_What is being asked_:
Find the line in the entries below that contains "global placement: 328 / 2740 / 1280". Repeat it exactly, and every line after it through the line that contains "resized for setup".
┌─ Dataset extract
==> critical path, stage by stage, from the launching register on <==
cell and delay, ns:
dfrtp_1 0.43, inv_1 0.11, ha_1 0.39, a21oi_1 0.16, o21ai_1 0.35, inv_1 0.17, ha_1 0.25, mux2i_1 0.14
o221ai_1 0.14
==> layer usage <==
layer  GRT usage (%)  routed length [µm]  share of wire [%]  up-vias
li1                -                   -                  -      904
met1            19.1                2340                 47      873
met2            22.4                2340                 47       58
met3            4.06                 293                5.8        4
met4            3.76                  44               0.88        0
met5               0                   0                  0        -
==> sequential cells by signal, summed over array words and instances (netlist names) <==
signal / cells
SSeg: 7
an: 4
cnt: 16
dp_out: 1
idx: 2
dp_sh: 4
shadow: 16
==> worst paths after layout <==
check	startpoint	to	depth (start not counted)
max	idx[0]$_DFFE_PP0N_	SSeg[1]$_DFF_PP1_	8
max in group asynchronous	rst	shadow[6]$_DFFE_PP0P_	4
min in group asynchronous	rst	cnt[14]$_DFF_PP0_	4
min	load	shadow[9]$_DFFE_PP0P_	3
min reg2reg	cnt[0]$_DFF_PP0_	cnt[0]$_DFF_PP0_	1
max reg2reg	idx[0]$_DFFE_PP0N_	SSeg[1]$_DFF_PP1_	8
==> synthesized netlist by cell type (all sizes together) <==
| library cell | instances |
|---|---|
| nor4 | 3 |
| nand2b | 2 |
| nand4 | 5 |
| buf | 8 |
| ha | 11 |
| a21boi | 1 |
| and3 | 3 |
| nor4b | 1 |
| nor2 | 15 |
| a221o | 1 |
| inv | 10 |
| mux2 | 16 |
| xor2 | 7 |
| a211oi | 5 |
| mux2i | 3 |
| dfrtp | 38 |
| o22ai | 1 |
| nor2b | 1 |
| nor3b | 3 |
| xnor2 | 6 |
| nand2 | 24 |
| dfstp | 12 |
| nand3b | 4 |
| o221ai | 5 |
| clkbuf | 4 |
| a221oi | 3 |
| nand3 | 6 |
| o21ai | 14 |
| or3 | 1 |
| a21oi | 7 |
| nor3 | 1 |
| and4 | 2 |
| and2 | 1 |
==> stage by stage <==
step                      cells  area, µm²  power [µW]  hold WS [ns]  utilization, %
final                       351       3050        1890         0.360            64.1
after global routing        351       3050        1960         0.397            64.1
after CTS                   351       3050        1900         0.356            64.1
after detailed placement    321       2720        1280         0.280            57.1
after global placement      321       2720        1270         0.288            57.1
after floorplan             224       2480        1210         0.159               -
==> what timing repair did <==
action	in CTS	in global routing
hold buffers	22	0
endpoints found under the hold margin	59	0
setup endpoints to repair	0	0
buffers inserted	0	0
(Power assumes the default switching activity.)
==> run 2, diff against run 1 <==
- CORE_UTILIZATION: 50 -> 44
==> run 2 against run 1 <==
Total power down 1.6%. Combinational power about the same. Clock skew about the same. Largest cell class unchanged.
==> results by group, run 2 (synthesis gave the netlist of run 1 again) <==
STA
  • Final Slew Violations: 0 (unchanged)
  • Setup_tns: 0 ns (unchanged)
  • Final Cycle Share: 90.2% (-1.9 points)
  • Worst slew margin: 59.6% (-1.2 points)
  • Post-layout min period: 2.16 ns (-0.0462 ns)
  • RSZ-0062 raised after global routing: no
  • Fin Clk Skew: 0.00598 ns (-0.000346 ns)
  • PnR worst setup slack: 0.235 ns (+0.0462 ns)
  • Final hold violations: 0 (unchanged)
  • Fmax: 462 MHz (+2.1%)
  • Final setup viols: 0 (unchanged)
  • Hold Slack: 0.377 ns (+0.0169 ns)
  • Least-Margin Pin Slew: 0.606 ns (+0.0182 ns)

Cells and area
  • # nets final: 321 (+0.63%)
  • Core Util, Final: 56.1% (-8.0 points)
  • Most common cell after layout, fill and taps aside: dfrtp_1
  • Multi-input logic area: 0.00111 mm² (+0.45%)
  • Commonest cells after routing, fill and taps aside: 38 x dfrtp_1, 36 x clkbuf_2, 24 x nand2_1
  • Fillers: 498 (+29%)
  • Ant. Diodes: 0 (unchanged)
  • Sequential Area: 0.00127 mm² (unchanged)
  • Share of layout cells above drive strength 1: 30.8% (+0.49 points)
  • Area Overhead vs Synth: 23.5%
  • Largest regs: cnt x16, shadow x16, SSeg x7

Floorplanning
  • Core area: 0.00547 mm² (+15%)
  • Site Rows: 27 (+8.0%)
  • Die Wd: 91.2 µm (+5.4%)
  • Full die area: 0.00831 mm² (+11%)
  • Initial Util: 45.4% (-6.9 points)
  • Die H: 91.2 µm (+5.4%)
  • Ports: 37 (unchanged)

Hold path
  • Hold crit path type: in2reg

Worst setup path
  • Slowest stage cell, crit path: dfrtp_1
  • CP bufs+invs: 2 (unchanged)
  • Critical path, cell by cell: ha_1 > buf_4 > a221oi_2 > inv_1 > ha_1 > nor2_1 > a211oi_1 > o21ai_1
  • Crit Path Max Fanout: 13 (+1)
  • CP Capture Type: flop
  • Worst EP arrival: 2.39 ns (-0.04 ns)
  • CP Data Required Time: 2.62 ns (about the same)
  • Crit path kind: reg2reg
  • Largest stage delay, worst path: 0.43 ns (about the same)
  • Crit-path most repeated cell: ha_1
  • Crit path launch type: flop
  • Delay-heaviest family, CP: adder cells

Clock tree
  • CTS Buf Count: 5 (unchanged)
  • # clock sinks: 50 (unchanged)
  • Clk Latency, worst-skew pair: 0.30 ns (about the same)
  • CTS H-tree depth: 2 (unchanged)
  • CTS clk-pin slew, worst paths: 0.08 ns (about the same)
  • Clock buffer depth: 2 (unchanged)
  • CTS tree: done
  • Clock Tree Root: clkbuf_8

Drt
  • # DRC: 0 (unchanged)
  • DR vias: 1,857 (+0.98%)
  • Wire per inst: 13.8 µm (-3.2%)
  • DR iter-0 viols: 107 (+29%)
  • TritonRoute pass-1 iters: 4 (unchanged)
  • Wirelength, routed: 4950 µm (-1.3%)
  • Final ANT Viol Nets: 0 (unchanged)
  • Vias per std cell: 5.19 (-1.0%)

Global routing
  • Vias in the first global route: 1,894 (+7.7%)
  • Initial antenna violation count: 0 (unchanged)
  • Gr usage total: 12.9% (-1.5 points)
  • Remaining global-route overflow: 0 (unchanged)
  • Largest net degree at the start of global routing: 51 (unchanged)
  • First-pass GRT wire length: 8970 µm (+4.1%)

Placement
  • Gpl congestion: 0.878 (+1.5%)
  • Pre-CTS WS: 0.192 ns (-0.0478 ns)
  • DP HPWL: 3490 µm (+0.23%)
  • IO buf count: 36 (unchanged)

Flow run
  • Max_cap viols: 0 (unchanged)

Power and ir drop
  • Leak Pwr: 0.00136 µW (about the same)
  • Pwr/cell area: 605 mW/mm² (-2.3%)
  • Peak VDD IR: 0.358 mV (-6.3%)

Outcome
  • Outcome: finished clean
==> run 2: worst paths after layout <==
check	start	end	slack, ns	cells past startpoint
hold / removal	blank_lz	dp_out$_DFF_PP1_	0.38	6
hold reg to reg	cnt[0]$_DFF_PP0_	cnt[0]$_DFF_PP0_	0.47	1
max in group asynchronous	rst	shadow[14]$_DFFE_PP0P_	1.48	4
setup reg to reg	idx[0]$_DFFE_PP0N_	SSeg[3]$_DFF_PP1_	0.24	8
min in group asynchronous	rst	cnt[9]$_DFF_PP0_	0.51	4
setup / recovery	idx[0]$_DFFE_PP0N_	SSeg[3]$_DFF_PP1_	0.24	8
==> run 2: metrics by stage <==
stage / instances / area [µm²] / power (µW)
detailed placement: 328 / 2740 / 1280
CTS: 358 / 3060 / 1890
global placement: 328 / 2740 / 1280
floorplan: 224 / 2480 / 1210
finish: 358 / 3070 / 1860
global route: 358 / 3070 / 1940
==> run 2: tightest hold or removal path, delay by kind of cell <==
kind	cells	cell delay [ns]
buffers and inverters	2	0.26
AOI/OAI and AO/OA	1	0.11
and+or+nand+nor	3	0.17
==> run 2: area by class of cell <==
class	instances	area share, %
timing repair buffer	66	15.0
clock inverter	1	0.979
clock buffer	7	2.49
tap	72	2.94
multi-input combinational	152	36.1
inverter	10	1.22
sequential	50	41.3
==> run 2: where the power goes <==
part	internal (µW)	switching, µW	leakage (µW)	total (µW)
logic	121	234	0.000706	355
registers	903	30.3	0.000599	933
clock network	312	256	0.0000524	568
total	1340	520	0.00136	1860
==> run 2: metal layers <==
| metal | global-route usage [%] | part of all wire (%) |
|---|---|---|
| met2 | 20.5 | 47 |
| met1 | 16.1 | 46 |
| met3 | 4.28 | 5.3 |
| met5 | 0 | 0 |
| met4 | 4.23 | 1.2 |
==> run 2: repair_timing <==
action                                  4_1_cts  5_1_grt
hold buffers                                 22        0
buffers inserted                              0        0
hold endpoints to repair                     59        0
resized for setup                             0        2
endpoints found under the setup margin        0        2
<file path="src/rtl/video_stream_writer_pkg.sv">
// Shared types and constants for the video stream writer: master FSM states
// and the layout of the tagged FIFO entry.
package video_stream_writer_pkg;

  typedef enum logic [1:0] {
    IDLE,
    BURST,
    GAP
  } state_t;

  localparam int unsigned SOF_BIT = 32;
  localparam int unsigned FIFO_W  = SOF_BIT + 1;

endpackage

</file>
<file path="src/rtl/wshb_if.sv">
// Wishbone B4 bus bundle with 32-bit data; modports expose only the fields
// the stream writer uses on each side.
interface wshb_if #(
  parameter int unsigned DATA_BYTES = 4
) ();

  logic                      cyc;
  logic                      stb;
  logic                      we;
  logic [31:0]               adr;
  logic [8*DATA_BYTES-1:0]   dat_ms;
  logic [8*DATA_BYTES-1:0]   dat_sm;
  logic [DATA_BYTES-1:0]     sel;
  logic [2:0]                cti;
  logic [1:0]                bte;
  logic                      ack;
  logic                      err;
  logic                      rty;

  modport master (
    output cyc, stb, we, adr, dat_ms, sel, cti, bte,
    input  ack
  );

  modport slave (
    input  cyc, stb, we, adr, dat_ms,
    output ack, dat_sm, err, rty
  );

endinterface

</file>
<file path="src/rtl/sync_fifo.sv">
// Single-clock FIFO with occupancy count; push is refused while full and
// pop is ignored while empty.
module sync_fifo #(
  parameter int unsigned WIDTH = 33,
  parameter int unsigned DEPTH = 32
) (
  input  logic                         i_clk,
  input  logic                         i_rst,
  input  logic                         i_push,
  input  logic                         i_pop,
  input  logic [WIDTH-1:0]             i_din,
  output logic [WIDTH-1:0]             o_dout,
  output logic                         o_full,
  output logic                         o_empty,
  output logic [$clog2(DEPTH+1)-1:0]   o_count
);

  localparam int unsigned AW = $clog2(DEPTH);
  localparam int unsigned CW = $clog2(DEPTH + 1);

  logic [WIDTH-1:0] r_mem [DEPTH];
  logic [AW-1:0]    r_wr_ptr;
  logic [AW-1:0]    r_rd_ptr;
  logic [CW-1:0]    r_count;
  logic             w_do_push;
  logic             w_do_pop;

  assign o_full    = (r_count == CW'(DEPTH));
  assign o_empty   = (r_count == '0);
  assign o_count   = r_count;
  assign o_dout    = r_mem[r_rd_ptr];
  assign w_do_push = i_push & ~o_full;
  assign w_do_pop  = i_pop & ~o_empty;

  always_ff @(posedge i_clk or posedge i_rst) begin
    if (i_rst) begin
      r_wr_ptr <= '0;
      r_rd_ptr <= '0;
      r_count  <= '0;
    end else begin
      if (w_do_push) r_wr_ptr <= r_wr_ptr + AW'(1);
      if (w_do_pop)  r_rd_ptr <= r_rd_ptr + AW'(1);
      case ({w_do_push, w_do_pop})
        2'b10:   r_count <= r_count + CW'(1);
        2'b01:   r_count <= r_count - CW'(1);
        default: r_count <= r_count;
      endcase
    end
  end

  always_ff @(posedge i_clk) begin
    if (w_do_push) r_mem[r_wr_ptr] <= i_din;
  end

endmodule

</file>
<file path="src/rtl/video_stream_writer.sv">
// Buffers a Wishbone pixel stream and writes it to the SDRAM frame buffer in
// bursts of up to BURST_LEN words, restarting at pixel 0 on start-of-frame.
module video_stream_writer
  import video_stream_writer_pkg::*;
#(
  parameter int unsigned HDISP      = 800,
  parameter int unsigned VDISP      = 480,
  parameter int unsigned FIFO_DEPTH = 32,
  parameter int unsigned BURST_LEN  = 16,
  parameter logic [31:0] BASE_ADR   = '0
) (
  input  logic   sys_clk,
  input  logic   sys_rst,
  wshb_if.slave  wshb_ifs,
  wshb_if.master wshb_ifm
);

  localparam int unsigned NPIX   = HDISP * VDISP;
  localparam int unsigned PIX_W  = $clog2(NPIX);
  localparam int unsigned BEAT_W = $clog2(BURST_LEN + 1);
  localparam int unsigned CNT_W  = $clog2(FIFO_DEPTH + 1);

  state_t              r_state;
  state_t              w_next;
  logic [PIX_W-1:0]    r_pix_idx;
  logic [BEAT_W-1:0]   r_beat;

  logic                w_push;
  logic                w_pop;
  logic                w_full;
  logic                w_empty;
  logic [CNT_W-1:0]    w_count;
  logic [FIFO_W-1:0]   w_din;
  logic [FIFO_W-1:0]   w_head;
  logic [PIX_W-1:0]    w_eff_idx;
  logic [PIX_W-1:0]    w_eff_next;
  logic [31:0]         w_adr;

  logic                w_m_cyc;
  logic [31:0]         w_m_adr;
  logic [31:0]         w_m_dat;

  // Writes are refused while reset is held so nothing is lost into a FIFO
  // that is being cleared; reads always complete immediately.
  assign w_push = wshb_ifs.cyc & wshb_ifs.stb & wshb_ifs.we & ~w_full & ~sys_rst;
  assign w_din  = {(wshb_ifs.adr == '0), wshb_ifs.dat_ms};

  assign wshb_ifs.ack    = (wshb_ifs.cyc & wshb_ifs.stb & ~wshb_ifs.we) | w_push;
  assign wshb_ifs.dat_sm = '0;
  assign wshb_ifs.err    = 1'b0;
  assign wshb_ifs.rty    = 1'b0;

  sync_fifo #(
    .WIDTH (FIFO_W),
    .DEPTH (FIFO_DEPTH)
  ) u_fifo (
    .i_clk   (sys_clk),
    .i_rst   (sys_rst),
    .i_push  (w_push),
    .i_pop   (w_pop),
    .i_din   (w_din),
    .o_dout  (w_head),
    .o_full  (w_full),
    .o_empty (w_empty),
    .o_count (w_count)
  );

  assign w_pop      = (r_state == BURST) & wshb_ifm.ack;
  assign w_eff_idx  = w_head[SOF_BIT] ? '0 : r_pix_idx;
  assign w_eff_next = (w_eff_idx == PIX_W'(NPIX - 1)) ? '0 : w_eff_idx + PIX_W'(1);
  assign w_adr      = BASE_ADR + (32'(w_eff_idx) << 2);

  always_ff @(posedge sys_clk or posedge sys_rst) begin
    if (sys_rst) begin
      r_state   <= IDLE;
      r_pix_idx <= '0;
      r_beat    <= '0;
    end else begin
      r_state <= w_next;
      if (w_pop) r_pix_idx <= w_eff_next;
      if (r_state != BURST) r_beat <= '0;
      else if (w_pop)       r_beat <= r_beat + BEAT_W'(1);
    end
  end

  always_comb begin
    w_next  = r_state;
    w_m_cyc = 1'b0;
    w_m_adr = '0;
    w_m_dat = '0;
    case (r_state)
      IDLE: begin
        if (!w_empty) w_next = BURST;
      end
      BURST: begin
        w_m_cyc = 1'b1;
        w_m_adr = w_adr;
        w_m_dat = w_head[31:0];
        if (wshb_ifm.ack &&
            ((r_beat == BEAT_W'(BURST_LEN - 1)) ||
             ((w_count == CNT_W'(1)) && !w_push)))
          w_next = GAP;
      end
      GAP: begin
        // The GAP cycle is the single cyc-low cycle; pending data re-opens a
        // burst straight away so bursts are spaced by exactly one cycle.
        w_next = w_empty ? IDLE : BURST;
      end
      default: w_next = IDLE;
    endcase
  end

  assign wshb_ifm.cyc    = w_m_cyc;
  assign wshb_ifm.stb    = w_m_cyc;
  assign wshb_ifm.we     = w_m_cyc;
  assign wshb_ifm.adr    = w_m_adr;
  assign wshb_ifm.dat_ms = w_m_dat;
  assign wshb_ifm.sel    = w_m_cyc ? 4'hF : 4'h0;
  assign wshb_ifm.cti    = '0;
  assign wshb_ifm.bte    = '0;

endmodule

</file>
<file path="src/flat_wrapper.sv">
// flat-port wrapper written by rule: the top's interface ports become plain ports
module video_stream_writer_flat import video_stream_writer_pkg::*;
#(
  parameter int unsigned HDISP      = 800,
  parameter int unsigned VDISP      = 480,
  parameter int unsigned FIFO_DEPTH = 32,
  parameter int unsigned BURST_LEN  = 16,
  parameter logic [31:0] BASE_ADR   = '0
)
  (sys_clk, sys_rst, wshb_ifs_cyc, wshb_ifs_stb, wshb_ifs_we, wshb_ifs_adr, wshb_ifs_dat_ms, wshb_ifs_ack, wshb_ifs_dat_sm, wshb_ifs_err, wshb_ifs_rty, wshb_ifm_cyc, wshb_ifm_stb, wshb_ifm_we, wshb_ifm_adr, wshb_ifm_dat_ms, wshb_ifm_sel, wshb_ifm_cti, wshb_ifm_bte, wshb_ifm_ack);
  wshb_if wshb_ifs_i ();
  wshb_if wshb_ifm_i ();
  input  logic sys_clk;
  input  logic sys_rst;
  input wire logic [$bits(wshb_ifs_i.cyc)-1:0] wshb_ifs_cyc;
  input wire logic [$bits(wshb_ifs_i.stb)-1:0] wshb_ifs_stb;
  input wire logic [$bits(wshb_ifs_i.we)-1:0] wshb_ifs_we;
  input wire logic [$bits(wshb_ifs_i.adr)-1:0] wshb_ifs_adr;
  input wire logic [$bits(wshb_ifs_i.dat_ms)-1:0] wshb_ifs_dat_ms;
  output wire logic [$bits(wshb_ifs_i.ack)-1:0] wshb_ifs_ack;
  output wire logic [$bits(wshb_ifs_i.dat_sm)-1:0] wshb_ifs_dat_sm;
  output wire logic [$bits(wshb_ifs_i.err)-1:0] wshb_ifs_err;
  output wire logic [$bits(wshb_ifs_i.rty)-1:0] wshb_ifs_rty;
  output wire logic [$bits(wshb_ifm_i.cyc)-1:0] wshb_ifm_cyc;
  output wire logic [$bits(wshb_ifm_i.stb)-1:0] wshb_ifm_stb;
  output wire logic [$bits(wshb_ifm_i.we)-1:0] wshb_ifm_we;
  output wire logic [$bits(wshb_ifm_i.adr)-1:0] wshb_ifm_adr;
  output wire logic [$bits(wshb_ifm_i.dat_ms)-1:0] wshb_ifm_dat_ms;
  output wire logic [$bits(wshb_ifm_i.sel)-1:0] wshb_ifm_sel;
  output wire logic [$bits(wshb_ifm_i.cti)-1:0] wshb_ifm_cti;
  output wire logic [$bits(wshb_ifm_i.bte)-1:0] wshb_ifm_bte;
  input wire logic [$bits(wshb_ifm_i.ack)-1:0] wshb_ifm_ack;
  assign wshb_ifs_i.cyc = wshb_ifs_cyc;
  assign wshb_ifs_i.stb = wshb_ifs_stb;
  assign wshb_ifs_i.we = wshb_ifs_we;
  assign wshb_ifs_i.adr = wshb_ifs_adr;
  assign wshb_ifs_i.dat_ms = wshb_ifs_dat_ms;
  assign wshb_ifs_ack = wshb_ifs_i.ack;
  assign wshb_ifs_dat_sm = wshb_ifs_i.dat_sm;
  assign wshb_ifs_err = wshb_ifs_i.err;
  assign wshb_ifs_rty = wshb_ifs_i.rty;
  assign wshb_ifm_cyc = wshb_ifm_i.cyc;
  assign wshb_ifm_stb = wshb_ifm_i.stb;
  assign wshb_ifm_we = wshb_ifm_i.we;
  assign wshb_ifm_adr = wshb_ifm_i.adr;
  assign wshb_ifm_dat_ms = wshb_ifm_i.dat_ms;
  assign wshb_ifm_sel = wshb_ifm_i.sel;
  assign wshb_ifm_cti = wshb_ifm_i.cti;
  assign wshb_ifm_bte = wshb_ifm_i.bte;
  assign wshb_ifm_i.ack = wshb_ifm_ack;
  video_stream_writer #(.HDISP(HDISP), .VDISP(VDISP), .FIFO_DEPTH(FIFO_DEPTH), .BURST_LEN(BURST_LEN), .BASE_ADR(BASE_ADR)) u_core (.sys_clk(sys_clk), .sys_rst(sys_rst), .wshb_ifs(wshb_ifs_i), .wshb_ifm(wshb_ifm_i));
endmodule
</file>
--- config.mk ---
export PLATFORM = sky130hd
export DESIGN_NAME = sel_rr_pipe
export DESIGN_NICKNAME = d
export VERILOG_FILES = /design/src/rtl/sel_rr_pipe.sv
export SDC_FILE = /design/constraint.sdc
export NUM_CORES = 1
export LEC_CHECK = 0
export ABC_AREA = 1
export BUFFER_PORTS_ARGS = -buffer_cell sky130_fd_sc_hd__buf_2
export CAP_MARGIN = 0
export CORE_AREA = 5 5 118 120
export CTS_BUF_LIST = sky130_fd_sc_hd__clkbuf_4 sky130_fd_sc_hd__clkbuf_8
export DETAILED_ROUTE_END_ITERATION = 6
export DIE_AREA = 0 0 123 125
export GPL_ROUTABILITY_DRIVEN = 0
export GPL_TIMING_DRIVEN = 0
export PLACE_DENSITY = 0.72
export SYNTH_ARGS = -nofsm -noshare
export SYNTH_HDL_FRONTEND = slang
export SYNTH_SLANG_ARGS = --single-unit
--- constraint.sdc ---
create_clock -name clk -period 10.4 [get_ports clk]
set_input_delay 3.12 -clock clk [delete_from_list [all_inputs] [get_ports clk]]
set_output_delay 3.12 -clock clk [all_outputs]
set_load 0.005 [all_outputs]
└─
_Solution_:
global placement: 328 / 2740 / 1280
floorplan: 224 / 2480 / 1210
finish: 358 / 3070 / 1860
global route: 358 / 3070 / 1940
==> run 2: tightest hold or removal path, delay by kind of cell <==
kind	cells	cell delay [ns]
buffers and inverters	2	0.26
AOI/OAI and AO/OA	1	0.11
and+or+nand+nor	3	0.17
==> run 2: area by class of cell <==
class	instances	area share, %
timing repair buffer	66	15.0
clock inverter	1	0.979
clock buffer	7	2.49
tap	72	2.94
multi-input combinational	152	36.1
inverter	10	1.22
sequential	50	41.3
==> run 2: where the power goes <==
part	internal (µW)	switching, µW	leakage (µW)	total (µW)
logic	121	234	0.000706	355
registers	903	30.3	0.000599	933
clock network	312	256	0.0000524	568
total	1340	520	0.00136	1860
==> run 2: metal layers <==
| metal | global-route usage [%] | part of all wire (%) |
|---|---|---|
| met2 | 20.5 | 47 |
| met1 | 16.1 | 46 |
| met3 | 4.28 | 5.3 |
| met5 | 0 | 0 |
| met4 | 4.23 | 1.2 |
==> run 2: repair_timing <==
action                                  4_1_cts  5_1_grt
hold buffers                                 22        0
buffers inserted                              0        0
hold endpoints to repair                     59        0
resized for setup                             0        2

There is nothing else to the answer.